Christopher Smith wrote:
On the contrary. It is a common Smalltalk idiom to implement decorators
as descendants from "nil" (not UndefinedObject, but rather an instance
of UndefinedObject) that implement doesNotUnderstand:.
OK. I never saw that.
Note, however, that if your decorator is a descendent of nil, and nil is
a descendent of Object, you're still a type of object. :-)
That's why I said it was bounded. Unlike C++, where you can have two
classes who share *no* common ancestor.
Yes, but you can't do polymorphism between them. We're talking about
"unbounded polymorphism", not "unbounded class hierarchy". When
Smalltalk does it's polymorphic dispatch, its only requirement is that
the receiver be an object (which is different from a subclass of Object,
as odd as that may seem), and since everything is an object, it doesn't
even have to check that.
Right. So wouldn't that make smalltalk "unbounded"?

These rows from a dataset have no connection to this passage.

<file path="src/hw/rtl/tvh_pkg.sv">
`timescale 1ns / 1ps
`default_nettype none
// ----------------------------------------------------------------------------
// Traffic value histogram package
// Shared sizes, payload structs, status codes and state types.
// ----------------------------------------------------------------------------
package tvh_pkg;

   localparam int NUM_BINS    = 1024;
   localparam int COUNT_WIDTH = 32;

   localparam int BIN_W   = $clog2(NUM_BINS);
   localparam int CELLS_W = 11;
   localparam int MAX_W   = 31;
   localparam int DIVD_W  = MAX_W + CELLS_W;
   localparam int QUO_W   = CELLS_W;
   localparam int STEP_W  = $clog2(QUO_W);
   localparam int OUT_W   = 32;
   localparam int CSR_W   = 31;

   localparam logic [CELLS_W-1:0] CELLS_RESET = CELLS_W'(1024);
   localparam logic [MAX_W-1:0]   MAX_RESET   = MAX_W'(65535);
   localparam logic [CELLS_W-1:0] CELLS_LIMIT = CELLS_W'(NUM_BINS);

   typedef enum logic [2:0] {
      ST_COUNTED      = 3'd0,
      ST_UNDERFLOW    = 3'd1,
      ST_OVERFLOW     = 3'd2,
      ST_READ_DONE    = 3'd3,
      ST_READ_INVALID = 3'd4
   } status_type;

   typedef enum logic {
      CMD_PUT  = 1'b0,
      CMD_READ = 1'b1
   } cmd_type;

   typedef enum logic {
      CSR_CELLS_IN_USE      = 1'b0,
      CSR_MAX_TRAFFIC_VALUE = 1'b1
   } csr_index_type;

   typedef struct packed {
      logic               cmd;
      logic signed [31:0] traffic_value;
      logic [9:0]         read_index;
   } req_type;

   typedef struct packed {
      logic [2:0]  status;
      logic [9:0]  bin_number;
      logic [31:0] bin_count;
      logic [31:0] counted_total;
      logic [31:0] overflow_total;
      logic [31:0] underflow_total;
   } rsp_type;

   typedef struct packed {
      status_type       status;
      logic [BIN_W-1:0] bin;
   } job_type;

   typedef enum logic [1:0] {
      F_IDLE,
      F_DIV,
      F_PUSH
   } front_state_type;

   typedef enum logic [1:0] {
      B_CLEAR,
      B_IDLE,
      B_DONE
   } back_state_type;

   function automatic logic [COUNT_WIDTH-1:0] sat_inc(input logic [COUNT_WIDTH-1:0] c);
      sat_inc = (c == {COUNT_WIDTH{1'b1}}) ? c : c + COUNT_WIDTH'(1);
   endfunction

endpackage
`default_nettype wire

</file>
<file path="src/hw/rtl/tvh_front.sv">
`timescale 1ns / 1ps
`default_nettype none
// ----------------------------------------------------------------------------
// Histogram front end
// Accepts transactions, classifies them and finds the bin of an in-range
// sample with a serial restoring divider, one quotient bit per cycle.
// ----------------------------------------------------------------------------
module tvh_front (
   input  wire logic                     clock,
   input  wire logic                     reset,
   input  wire logic                     clear_done,
   input  wire logic [tvh_pkg::CELLS_W-1:0] cells_eff,
   input  wire logic [tvh_pkg::MAX_W-1:0]   max_eff,
   input  wire logic                     req_valid,
   output logic                          req_ready,
   input  wire tvh_pkg::req_type         req_data,
   output logic                          push_valid,
   input  wire logic                     push_ready,
   output tvh_pkg::job_type              push_job
);
   import tvh_pkg::*;

   front_state_type      state_ff, state_in;
   job_type              job_ff, job_in;
   logic [DIVD_W-1:0]    rem_ff, rem_in;
   logic [DIVD_W-1:0]    div_ff, div_in;
   logic [QUO_W-1:0]     quo_ff, quo_in;
   logic [STEP_W-1:0]    step_ff, step_in;
   logic [CELLS_W-1:0]   cells_ff, cells_in;
   logic [DIVD_W-1:0]    product;
   logic [QUO_W-1:0]     quo_next;
   logic                 take;

   assign product = DIVD_W'(req_data.traffic_value[MAX_W-1:0]) * DIVD_W'(cells_eff);

   always_ff @(posedge clock) begin
      if (reset) begin
         state_ff <= F_IDLE;
      end else begin
         state_ff <= state_in;
      end
      job_ff   <= job_in;
      rem_ff   <= rem_in;
      div_ff   <= div_in;
      quo_ff   <= quo_in;
      step_ff  <= step_in;
      cells_ff <= cells_in;
   end

   always_comb begin
      state_in   = state_ff;
      job_in     = job_ff;
      rem_in     = rem_ff;
      div_in     = div_ff;
      quo_in     = quo_ff;
      step_in    = step_ff;
      cells_in   = cells_ff;
      req_ready  = 1'b0;
      push_valid = 1'b0;
      take       = 1'b0;
      quo_next   = {quo_ff[QUO_W-2:0], (rem_ff >= div_ff)};
      unique case (state_ff)
         F_IDLE: begin
            req_ready = clear_done;
            take      = req_valid && clear_done;
            if (take) begin
               state_in = F_PUSH;
               job_in   = '{status: ST_READ_INVALID, bin: '0};
               if (req_data.cmd == CMD_READ) begin
                  if (CELLS_W'(req_data.read_index) < cells_eff) begin
                     job_in = '{status: ST_READ_DONE, bin: BIN_W'(req_data.read_index)};
                  end
               end else if (req_data.traffic_value[31]) begin
                  job_in.status = ST_UNDERFLOW;
               end else if (req_data.traffic_value[MAX_W-1:0] > max_eff) begin
                  job_in.status = ST_OVERFLOW;
               end else begin
                  job_in.status = ST_COUNTED;
                  rem_in        = product;
                  div_in        = DIVD_W'(max_eff) << (QUO_W - 1);
                  quo_in        = '0;
                  step_in       = '0;
                  cells_in      = cells_eff;
                  state_in      = F_DIV;
               end
            end
         end
         F_DIV: begin
            if (rem_ff >= div_ff) begin
               rem_in = rem_ff - div_ff;
            end
            quo_in  = quo_next;
            div_in  = div_ff >> 1;
            step_in = step_ff + STEP_W'(1);
            if (step_ff == STEP_W'(QUO_W - 1)) begin
               state_in = F_PUSH;
               if (quo_next >= cells_ff) begin
                  job_in.bin = BIN_W'(cells_ff - CELLS_W'(1));
               end else begin
                  job_in.bin = BIN_W'(quo_next);
               end
            end
         end
         F_PUSH: begin
            push_valid = 1'b1;
            if (push_ready) begin
               state_in = F_IDLE;
            end
         end
         default: begin
            state_in = F_IDLE;
         end
      endcase
   end

   assign push_job = job_ff;

endmodule
`default_nettype wire

</file>
--- src/hdl/lop_ctrl.sv ---
// ----------------------------------------------------------------------------
// lop_ctrl: controller for last_digits_of_power
// Sequences the base reduction and the square-and-multiply scan over the
// exponent, and owns the handshakes of both channels.
// ----------------------------------------------------------------------------
module lop_ctrl #(
  parameter int EXPONENT_BITS = lop_pkg::EXPONENT_BITS_DEF
) (
  input  logic          clk,
  input  logic          rst_n,
  input  logic          in_valid,
  output logic          in_stall,
  output logic          out_valid,
  input  logic          out_stall,
  output lop_pkg::cmd_t cmd,
  input  lop_pkg::sts_t sts
);
  import lop_pkg::*;

  localparam int BC_W = $clog2(EXPONENT_BITS + 1);

  localparam logic [2:0] S_IDLE   = 3'd0;
  localparam logic [2:0] S_REDUCE = 3'd1;
  localparam logic [2:0] S_SQ     = 3'd2;
  localparam logic [2:0] S_SQ_W   = 3'd3;
  localparam logic [2:0] S_MUL    = 3'd4;
  localparam logic [2:0] S_MUL_W  = 3'd5;
  localparam logic [2:0] S_FINISH = 3'd6;

  logic [2:0]           state_r, state_nxt;
  logic [RED_CNT_W-1:0] red_cnt_r, red_cnt_nxt;
  logic [BC_W-1:0]      bit_cnt_r, bit_cnt_nxt;
  logic                 out_valid_r, out_valid_nxt;

  always_comb begin
    state_nxt     = state_r;
    red_cnt_nxt   = red_cnt_r;
    bit_cnt_nxt   = bit_cnt_r;
    out_valid_nxt = out_valid_r && out_stall;
    cmd           = '0;
    unique case (state_r)
      S_IDLE: begin
        if (in_valid) begin
          cmd.load    = 1'b1;
          red_cnt_nxt = RED_CNT_W'(BASE_W - 1);
          state_nxt   = S_REDUCE;
        end
      end
      S_REDUCE: begin
        cmd.red_step = 1'b1;
        if (red_cnt_r == '0) begin
          bit_cnt_nxt = BC_W'(EXPONENT_BITS);
          state_nxt   = S_SQ;
        end else begin
          red_cnt_nxt = red_cnt_r - RED_CNT_W'(1);
        end
      end
      S_SQ: begin
        cmd.mm_start = 1'b1;
        state_nxt    = S_SQ_W;
      end
      S_SQ_W: begin
        if (sts.mm_done) begin
          if (sts.exp_msb) begin
            state_nxt = S_MUL;
          end else begin
            cmd.exp_shift = 1'b1;
            bit_cnt_nxt   = bit_cnt_r - BC_W'(1);
            state_nxt     = (bit_cnt_r == BC_W'(1)) ? S_FINISH : S_SQ;
          end
        end
      end
      S_MUL: begin
        cmd.mm_start = 1'b1;
        cmd.mul_base = 1'b1;
        state_nxt    = S_MUL_W;
      end
      S_MUL_W: begin
        if (sts.mm_done) begin
          cmd.exp_shift = 1'b1;
          bit_cnt_nxt   = bit_cnt_r - BC_W'(1);
          state_nxt     = (bit_cnt_r == BC_W'(1)) ? S_FINISH : S_SQ;
        end
      end
      S_FINISH: begin
        if (!out_valid_r || !out_stall) begin
          cmd.out_load  = 1'b1;
          out_valid_nxt = 1'b1;
          state_nxt     = S_IDLE;
        end
      end
      default: begin
        state_nxt = S_IDLE;
      end
    endcase
  end

  always_ff @(posedge clk) begin
    if (!rst_n) begin
      state_r     <= S_IDLE;
      red_cnt_r   <= '0;
      bit_cnt_r   <= '0;
      out_valid_r <= 1'b0;
    end else begin
      state_r     <= state_nxt;
      red_cnt_r   <= red_cnt_nxt;
      bit_cnt_r   <= bit_cnt_nxt;
      out_valid_r <= out_valid_nxt;
    end
  end

  assign in_stall  = (state_r != S_IDLE);
  assign out_valid = out_valid_r;

`ifndef ASSERT_OFF
  a_no_overwrite: assert property (@(posedge clk) disable iff (!rst_n)
    cmd.out_load |-> !(out_valid_r && out_stall))
    else $error("A pending result word would be overwritten.");

  a_done_expected: assert property (@(posedge clk) disable iff (!rst_n)
    sts.mm_done |-> (state_r == S_SQ_W || state_r == S_MUL_W))
    else $error("Multiplier finished while the controller was not waiting.");
`endif

endmodule
File: src/sv/bure_pkg.sv
package bure_pkg;

    // Commands carried in the input item's tuser.
    typedef enum logic [2:0] {
        CMD_PUT       = 3'd0,
        CMD_GET       = 3'd1,
        CMD_AVAILABLE = 3'd2,
        CMD_RX_BYTE   = 3'd3,
        CMD_TX_READY  = 3'd4,
        CMD_TX_DONE   = 3'd5
    } cmd_t;

    // Status codes of a result item.
    localparam logic [1:0] STATUS_OK       = 2'd0;
    localparam logic [1:0] STATUS_TX_FULL  = 2'd1;
    localparam logic [1:0] STATUS_RX_EMPTY = 2'd2;

    localparam int unsigned BYTE_W = 8;

    // Sequencer states.
    typedef enum logic {
        ST_IDLE,
        ST_READ
    } state_t;

    // Result item; the last member lands in the lowest bits of tdata.
    typedef struct packed {
        logic              rx_overflow_flag;
        logic              drain_on;
        logic              receiver_on;
        logic              tx_byte_valid;
        logic [BYTE_W-1:0] tx_byte;
        logic              rx_not_empty;
        logic              read_valid;
        logic [BYTE_W-1:0] read_data;
        logic [1:0]        status;
    } result_t;

endpackage
### config.mk
export PLATFORM = sky130hd
export DESIGN_NAME = dhse_ctrl
export DESIGN_NICKNAME = d
export VERILOG_FILES = /design/src/hw/rtl/dhse_pkg.sv /design/src/hw/rtl/dhse_ctrl.sv
export SDC_FILE = /design/constraint.sdc
export NUM_CORES = 1
export LEC_CHECK = 0
export ABC_CLOCK_PERIOD_IN_PS = 3180
export BUFFER_PORTS_ARGS = -buffer_cell sky130_fd_sc_hd__buf_2
export CELL_PAD_IN_SITES_DETAIL_PLACEMENT = 1
export CELL_PAD_IN_SITES_GLOBAL_PLACEMENT = 1
export CORE_UTILIZATION = 40
export CTS_CLUSTER_DIAMETER = 100
export DETAILED_ROUTE_END_ITERATION = 10
export GPL_ROUTABILITY_DRIVEN = 0
export GPL_TIMING_DRIVEN = 0
export PLACE_DENSITY_LB_ADDON = 0.08
export RECOVER_POWER = 25
export SKIP_LAST_GASP = 1
export SYNTH_ARGS = -nofsm -noshare
export SYNTH_HDL_FRONTEND = slang
export SYNTH_SLANG_ARGS = --single-unit
export TNS_END_PERCENT = 1
### constraint.sdc
create_clock -name clk -period 3.18 [get_ports clk]
set_input_delay 0.636 -clock clk [delete_from_list [all_inputs] [get_ports clk]]
set_output_delay 0.636 -clock clk [all_outputs]
set_load 0.01 [all_outputs]
**src/sv/obdpr_pkg.sv**
```systemverilog
// Shared types, codes and constant tables for the OBD PID request responder.
// No dependencies; imported by every module of the block.
package obdpr_pkg;

    // Item kinds carried on s_tuser
    localparam logic [1:0] OP_REQUEST = 2'd0;
    localparam logic [1:0] OP_SET     = 2'd1;
    localparam logic [1:0] OP_TICK    = 2'd2;

    // Configuration register indexes
    localparam logic [2:0] CFG_VIN_0_3   = 3'd0;
    localparam logic [2:0] CFG_VIN_4_7   = 3'd1;
    localparam logic [2:0] CFG_VIN_8_11  = 3'd2;
    localparam logic [2:0] CFG_VIN_12_15 = 3'd3;
    localparam logic [2:0] CFG_VIN_16    = 3'd4;

    localparam logic [31:0] VIN_0_3_RESET   = 32'd877932866;
    localparam logic [31:0] VIN_4_7_RESET   = 32'd1177765195;
    localparam logic [31:0] VIN_8_11_RESET  = 32'd943805745;
    localparam logic [31:0] VIN_12_15_RESET = 32'd842216501;
    localparam logic [7:0]  VIN_16_RESET    = 8'd54;

    localparam logic [10:0] ID_BROADCAST = 11'h7DF;
    localparam logic [10:0] ID_DIRECT    = 11'h7E0;

    localparam logic [7:0] MODE_CURRENT = 8'h01;
    localparam logic [7:0] MODE_DTC     = 8'h03;
    localparam logic [7:0] MODE_VEHICLE = 8'h09;

    localparam logic [7:0] PID_SUPPORT_00 = 8'h00;
    localparam logic [7:0] PID_SUPPORT_20 = 8'h20;
    localparam logic [7:0] PID_SUPPORT_40 = 8'h40;
    localparam logic [7:0] PID_RUNTIME    = 8'h1F;
    localparam logic [7:0] PID_RPM        = 8'h0C;
    localparam logic [7:0] PID_VIN        = 8'h02;

    localparam logic [31:0] MASK_00 = 32'h1E3F8001;
    localparam logic [31:0] MASK_20 = 32'h00022001;
    localparam logic [31:0] MASK_40 = 32'h44001000;

    localparam logic [7:0] SF_LEN6     = 8'h06;
    localparam logic [7:0] RSP_CURRENT = 8'h41;
    localparam logic [7:0] RSP_DTC     = 8'h43;
    localparam logic [7:0] RSP_VEHICLE = 8'h49;
    localparam logic [7:0] FF_HEAD     = 8'h10;
    localparam logic [7:0] FF_LEN      = 8'h14;
    localparam logic [7:0] CF_SEQ1     = 8'h21;
    localparam logic [7:0] CF_SEQ2     = 8'h22;

    localparam int VALUE_SLOTS_DEFAULT = 16;
    localparam int KNOWN_SLOTS         = 16;
    localparam int SLOT_IDX_W          = 4;

    localparam logic [7:0] SLOT_PID [KNOWN_SLOTS] = '{
        8'h04, 8'h05, 8'h06, 8'h07, 8'h0B, 8'h0C, 8'h0D, 8'h0E,
        8'h0F, 8'h10, 8'h11, 8'h2F, 8'h33, 8'h42, 8'h46, 8'h5C
    };
    localparam logic [15:0] SLOT_RESET [KNOWN_SLOTS] = '{
        16'd128, 16'd130, 16'd128, 16'd128, 16'd101, 16'd2500, 16'd35, 16'd148,
        16'd75, 16'd320, 16'd25, 16'd166, 16'd101, 16'd14200, 16'd65, 16'd135
    };

    // Store access asked for by the frame builder
    typedef struct packed {
        logic                  wr_en;
        logic                  tick;
        logic [SLOT_IDX_W-1:0] slot;
        logic [15:0]           wr_data;
    } store_req_t;

    // One result frame, or none
    typedef struct packed {
        logic        has_frame;
        logic        last;
        logic [63:0] bytes;
    } frame_t;

    function automatic logic is_wide(input logic [7:0] pid);
        return (pid == 8'h0C) || (pid == 8'h10) || (pid == 8'h42);
    endfunction

    // Slot lookup: {hit, index}
    function automatic logic [SLOT_IDX_W:0] find_slot(input logic [7:0] pid);
        logic [SLOT_IDX_W:0] res;
        res = '0;
        for (int i = KNOWN_SLOTS - 1; i >= 0; i--) begin
            if (SLOT_PID[i] == pid) begin
                res = {1'b1, SLOT_IDX_W'(i)};
            end
        end
        return res;
    endfunction

endpackage

```
**src/sv/obd_pid_request_responder_top.sv**
```systemverilog
// Top level of the OBD PID request responder: input register, frame
// sequencer, VIN registers and output register. Depends on obdpr_pkg,
// obdpr_value_store and obdpr_frame_builder.
//
// Usage:
//  - s_ channel carries one item per transfer: a received request frame,
//    a write of a stored PID value, or a one-second tick (kind on s_tuser).
//  - m_ channel carries response frames, eight data bytes each; m_tlast
//    marks the final frame of a response (every single frame, and the
//    third frame of a VIN answer).
//  - cfg_ channel writes the VIN registers; it is always ready. Write only
//    while no item is in flight.
//  - Path: an item is captured in the input register, and each of its frames is
//    then registered in the output register that drives m_.
//  - Throughput: one item per cycle for items that give zero or one frame while
//    m_tready is high; a VIN request holds the input register until all three of its frames have been sent.
//  - Reset (aresetn low, synchronous) empties both registers, restores the
//    default PID values, clears the seconds counter and loads the default VIN.
//  - When m_tready is low the output register holds its frame; the input
//    register holds its item until its frames move on, and s_tready drops.
module obd_pid_request_responder_top
    import obdpr_pkg::*;
#(
    parameter int VALUE_SLOTS = VALUE_SLOTS_DEFAULT
) (
    input  logic        aclk,
    input  logic        aresetn,
    input  logic        s_tvalid,
    output logic        s_tready,
    // [10:0] request_id, [18:11] service_mode, [26:19] pid_byte,
    // [42:27] set_value, [47:43] zero
    input  logic [47:0] s_tdata,
    // [1:0] operation
    input  logic [1:0]  s_tuser,
    output logic        m_tvalid,
    input  logic        m_tready,
    // [63:0] frame_bytes
    output logic [63:0] m_tdata,
    output logic        m_tlast,
    input  logic        cfg_valid,
    output logic        cfg_ready,
    input  logic [2:0]  cfg_index,
    input  logic [31:0] cfg_wdata
);
    // Input register
    logic        in_valid_reg, in_valid_next;
    logic [1:0]  op_reg;
    logic [42:0] data_reg;
    logic [1:0]  frame_idx_reg, frame_idx_next;

    // Output register
    logic        out_valid_reg, out_valid_next;
    logic [63:0] out_data_reg;
    logic        out_last_reg;

    // VIN registers
    logic [31:0] vin0_reg, vin1_reg, vin2_reg, vin3_reg;
    logic [7:0]  vin16_reg;

    frame_t      frame;
    store_req_t  req;
    logic [15:0] stored_value;
    logic [15:0] seconds;
    logic        out_free;
    logic        emit;
    logic        done;
    logic        take;

    // Output register frees when empty or when its frame transfers
    assign out_free = !out_valid_reg || m_tready;
    assign emit     = in_valid_reg && frame.has_frame && out_free;
    // Release the held item once it has nothing more to send
    assign done     = in_valid_reg && (!frame.has_frame || (out_free && frame.last));
    assign s_tready = !in_valid_reg || done;
    assign take     = s_tvalid && s_tready;

    always_comb begin
        in_valid_next = in_valid_reg;
        if (take) begin
            in_valid_next = 1'b1;
        end else if (done) begin
            in_valid_next = 1'b0;
        end
        frame_idx_next = frame_idx_reg;
        if (emit) begin
            frame_idx_next = frame.last ? 2'd0 : frame_idx_reg + 2'd1;
        end
        out_valid_next = out_valid_reg;
        if (emit) begin
            out_valid_next = 1'b1;
        end else if (m_tready) begin
            out_valid_next = 1'b0;
        end
    end

    always_ff @(posedge aclk) begin
        if (!aresetn) begin
            in_valid_reg  <= 1'b0;
            frame_idx_reg <= 2'd0;
            out_valid_reg <= 1'b0;
        end else begin
            in_valid_reg  <= in_valid_next;
            frame_idx_reg <= frame_idx_next;
            out_valid_reg <= out_valid_next;
        end
    end

    // Payload registers: capture on transfer, hold otherwise
    always_ff @(posedge aclk) begin
        if (take) begin
            op_reg   <= s_tuser;
            data_reg <= s_tdata[42:0];
        end
        if (emit) begin
            out_data_reg <= frame.bytes;
            out_last_reg <= frame.last;
        end
    end

    // VIN configuration registers; indexes beyond the list are dropped
    assign cfg_ready = 1'b1;

    always_ff @(posedge aclk) begin
        if (!aresetn) begin
            vin0_reg  <= VIN_0_3_RESET;
            vin1_reg  <= VIN_4_7_RESET;
            vin2_reg  <= VIN_8_11_RESET;
            vin3_reg  <= VIN_12_15_RESET;
            vin16_reg <= VIN_16_RESET;
        end else if (cfg_valid) begin
            unique case (cfg_index)
                CFG_VIN_0_3:   vin0_reg  <= cfg_wdata;
                CFG_VIN_4_7:   vin1_reg  <= cfg_wdata;
                CFG_VIN_8_11:  vin2_reg  <= cfg_wdata;
                CFG_VIN_12_15: vin3_reg  <= cfg_wdata;
                CFG_VIN_16:    vin16_reg <= cfg_wdata[7:0];
                default: ;
            endcase
        end
    end

    obdpr_frame_builder u_builder (
        .operation    (op_reg),
        .request_id   (data_reg[10:0]),
        .service_mode (data_reg[18:11]),
        .pid_byte     (data_reg[26:19]),
        .set_value    (data_reg[42:27]),
        .frame_idx    (frame_idx_reg),
        .stored_value (stored_value),
        .seconds      (seconds),
        .vin          ({vin0_reg, vin1_reg, vin2_reg, vin3_reg, vin16_reg}),
        .frame        (frame),
        .req          (req)
    );

    // Store writes and ticks take effect in the single cycle the item is released
    obdpr_value_store #(
        .VALUE_SLOTS (VALUE_SLOTS)
    ) u_store (
        .aclk    (aclk),
        .aresetn (aresetn),
        .req_en  (done),
        .req     (req),
        .rd_data (stored_value),
        .seconds (seconds)
    );

    assign m_tvalid = out_valid_reg;
    assign m_tdata  = out_data_reg;
    assign m_tlast  = out_last_reg;

endmodule

```
**src/sv/obdpr_value_store.sv**
```systemverilog
// Parameter value store and seconds counter of the OBD PID responder.
// Depends on obdpr_pkg.
module obdpr_value_store
    import obdpr_pkg::*;
#(
    parameter int VALUE_SLOTS = VALUE_SLOTS_DEFAULT
) (
    input  logic        aclk,
    input  logic        aresetn,
    input  logic        req_en,
    input  store_req_t  req,
    output logic [15:0] rd_data,
    output logic [15:0] seconds
);
    localparam int SLOT_W = $clog2(VALUE_SLOTS);

    logic [15:0]       store_reg [VALUE_SLOTS];
    logic [15:0]       seconds_reg;
    logic [SLOT_W-1:0] slot_ext;

    assign slot_ext = SLOT_W'(req.slot);

    for (genvar g = 0; g < VALUE_SLOTS; g++) begin : g_slot
        localparam logic [15:0] RST = (g < KNOWN_SLOTS) ? SLOT_RESET[g % KNOWN_SLOTS] : 16'd0;
        always_ff @(posedge aclk) begin
            if (!aresetn) begin
                store_reg[g] <= RST;
            end else if (req_en && req.wr_en && (slot_ext == SLOT_W'(g))) begin
                store_reg[g] <= req.wr_data;
            end
        end
    end

    always_ff @(posedge aclk) begin
        if (!aresetn) begin
            seconds_reg <= '0;
        end else if (req_en && req.tick) begin
            seconds_reg <= seconds_reg + 16'd1;
        end
    end

    assign rd_data = store_reg[slot_ext];
    assign seconds = seconds_reg;

endmodule

```
**src/sv/obdpr_frame_builder.sv**
```systemverilog
// Decode of one held item into a response frame and a store access.
// Depends on obdpr_pkg.
module obdpr_frame_builder
    import obdpr_pkg::*;
(
    input  logic [1:0]   operation,
    input  logic [10:0]  request_id,
    input  logic [7:0]   service_mode,
    input  logic [7:0]   pid_byte,
    input  logic [15:0]  set_value,
    input  logic [1:0]   frame_idx,
    input  logic [15:0]  stored_value,
    input  logic [15:0]  seconds,
    input  logic [135:0] vin,
    output frame_t       frame,
    output store_req_t   req
);
    logic [SLOT_IDX_W:0] lookup;
    logic                id_ok;
    logic [15:0]         value;

    assign lookup = find_slot(pid_byte);
    assign id_ok  = (request_id == ID_BROADCAST) || (request_id == ID_DIRECT);
    // RPM is reported as four times the stored value, wrapped to 16 bits
    assign value  = (pid_byte == PID_RPM) ? {stored_value[13:0], 2'b00} : stored_value;

    always_comb begin
        frame       = '0;
        frame.last  = 1'b1;
        req.wr_en   = 1'b0;
        req.tick    = 1'b0;
        req.slot    = lookup[SLOT_IDX_W-1:0];
        req.wr_data = is_wide(pid_byte) ? set_value : {8'h00, set_value[7:0]};
        unique case (operation)
            OP_SET:  req.wr_en = lookup[SLOT_IDX_W];
            OP_TICK: req.tick  = 1'b1;
            OP_REQUEST: begin
                if (id_ok) begin
                    priority if (service_mode == MODE_CURRENT) begin
                        frame.has_frame = 1'b1;
                        priority if (pid_byte == PID_SUPPORT_00) begin
                            frame.bytes = {SF_LEN6, RSP_CURRENT, pid_byte, MASK_00, 8'h00};
                        end else if (pid_byte == PID_SUPPORT_20) begin
                            frame.bytes = {SF_LEN6, RSP_CURRENT, pid_byte, MASK_20, 8'h00};
                        end else if (pid_byte == PID_SUPPORT_40) begin
                            frame.bytes = {SF_LEN6, RSP_CURRENT, pid_byte, MASK_40, 8'h00};
                        end else if (pid_byte == PID_RUNTIME) begin
                            frame.bytes = {SF_LEN6, RSP_CURRENT, pid_byte, seconds, 24'h0};
                        end else if (!lookup[SLOT_IDX_W]) begin
                            frame.has_frame = 1'b0;
                        end else if (is_wide(pid_byte)) begin
                            frame.bytes = {SF_LEN6, RSP_CURRENT, pid_byte, value, 24'h0};
                        end else begin
                            frame.bytes = {SF_LEN6, RSP_CURRENT, pid_byte, value[7:0], 32'h0};
                        end
                    end else if (service_mode == MODE_VEHICLE) begin
                        priority if (pid_byte == PID_SUPPORT_00) begin
                            frame.has_frame = 1'b1;
                            frame.bytes = {SF_LEN6, RSP_VEHICLE, 24'h0, 8'h40, 16'h0};
                        end else if (pid_byte == PID_VIN) begin
                            frame.has_frame = 1'b1;
                            frame.last      = (frame_idx == 2'd2);
                            priority if (frame_idx == 2'd0) begin
                                frame.bytes = {FF_HEAD, FF_LEN, RSP_VEHICLE, PID_VIN, 8'h01,
                                               vin[135:112]};
                            end else if (frame_idx == 2'd1) begin
                                frame.bytes = {CF_SEQ1, vin[111:56]};
                            end else begin
                                frame.bytes = {CF_SEQ2, vin[55:0]};
                            end
                        end else begin
                            frame.has_frame = 1'b0;
                        end
                    end else if (service_mode == MODE_DTC) begin
                        frame.has_frame = 1'b1;
                        frame.bytes = {SF_LEN6, RSP_DTC, 48'h0};
                    end else begin
                        frame.has_frame = 1'b0;
                    end
                end
            end
            default: ;
        endcase
    end

endmodule
```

When you use a vtable in C++, there is no way
to say, "invoke member foo() on whatever type this object is an instance
of". It is always "invoke whatever is in the vtable for Bar::foo() for
this object".
Yes. That's what makes C++ bounded, yes?
Maybe it's just that, not having read the paper, I don't understand the
use of the technical terms.
The only "rule" being violated, AFAIK, is casting between pointers to
data and pointers to functions.
Right. Well, ok, now put it on an architecture where data is in one
address space and code in another. Suddenly it's not working again.
And so on.
Not at all. I'd be highly surprised if said architecture had a fully
POSIX compliant dlsym(). So, instead you'd use whatever is the
appropriate equivalent for said architecture and all is well again.
Right. And whatever the equivalent is? You wouldn't be able to write it
in C. That's all I'm saying. Basically, if you're programming in C,
there's no guarantee you're able to do that at all. The OS would have to
implement dlsym() in a language other than C. (Of course, for something
like Ada, the compiler would be generating non-Ada code (i.e., machine
language) to implement the same thing, so it's really not that different.)
Which may be better or worse than other languages, where (say) there
might be a facility to do something, and the hardware/OS provides a
different way to do that which is incompatible but would be sufficient
for your purposes, and you find the language doesn't allow you to use
that other facility because it's incompatible with the language. :)
Actually, C makes a distinction between "undefined behavior" and
"implementation defined behavior". One is an error, the other is not.
Fair enough.
Pardon the rant. It's just one of those things like people saying "these
languages are both Turing complete, therefore they're equally powerful",
that when you actually understand what's going on with Turing
Completeness, you realize it's (a) a factually incorrect statement, and
(b) to the extent it's correct, it's proving the opposite of what the
speaker thinks it does.
--
Darren New / San Diego, CA, USA (PST)
It's not feature creep if you put it
at the end and adjust the release date.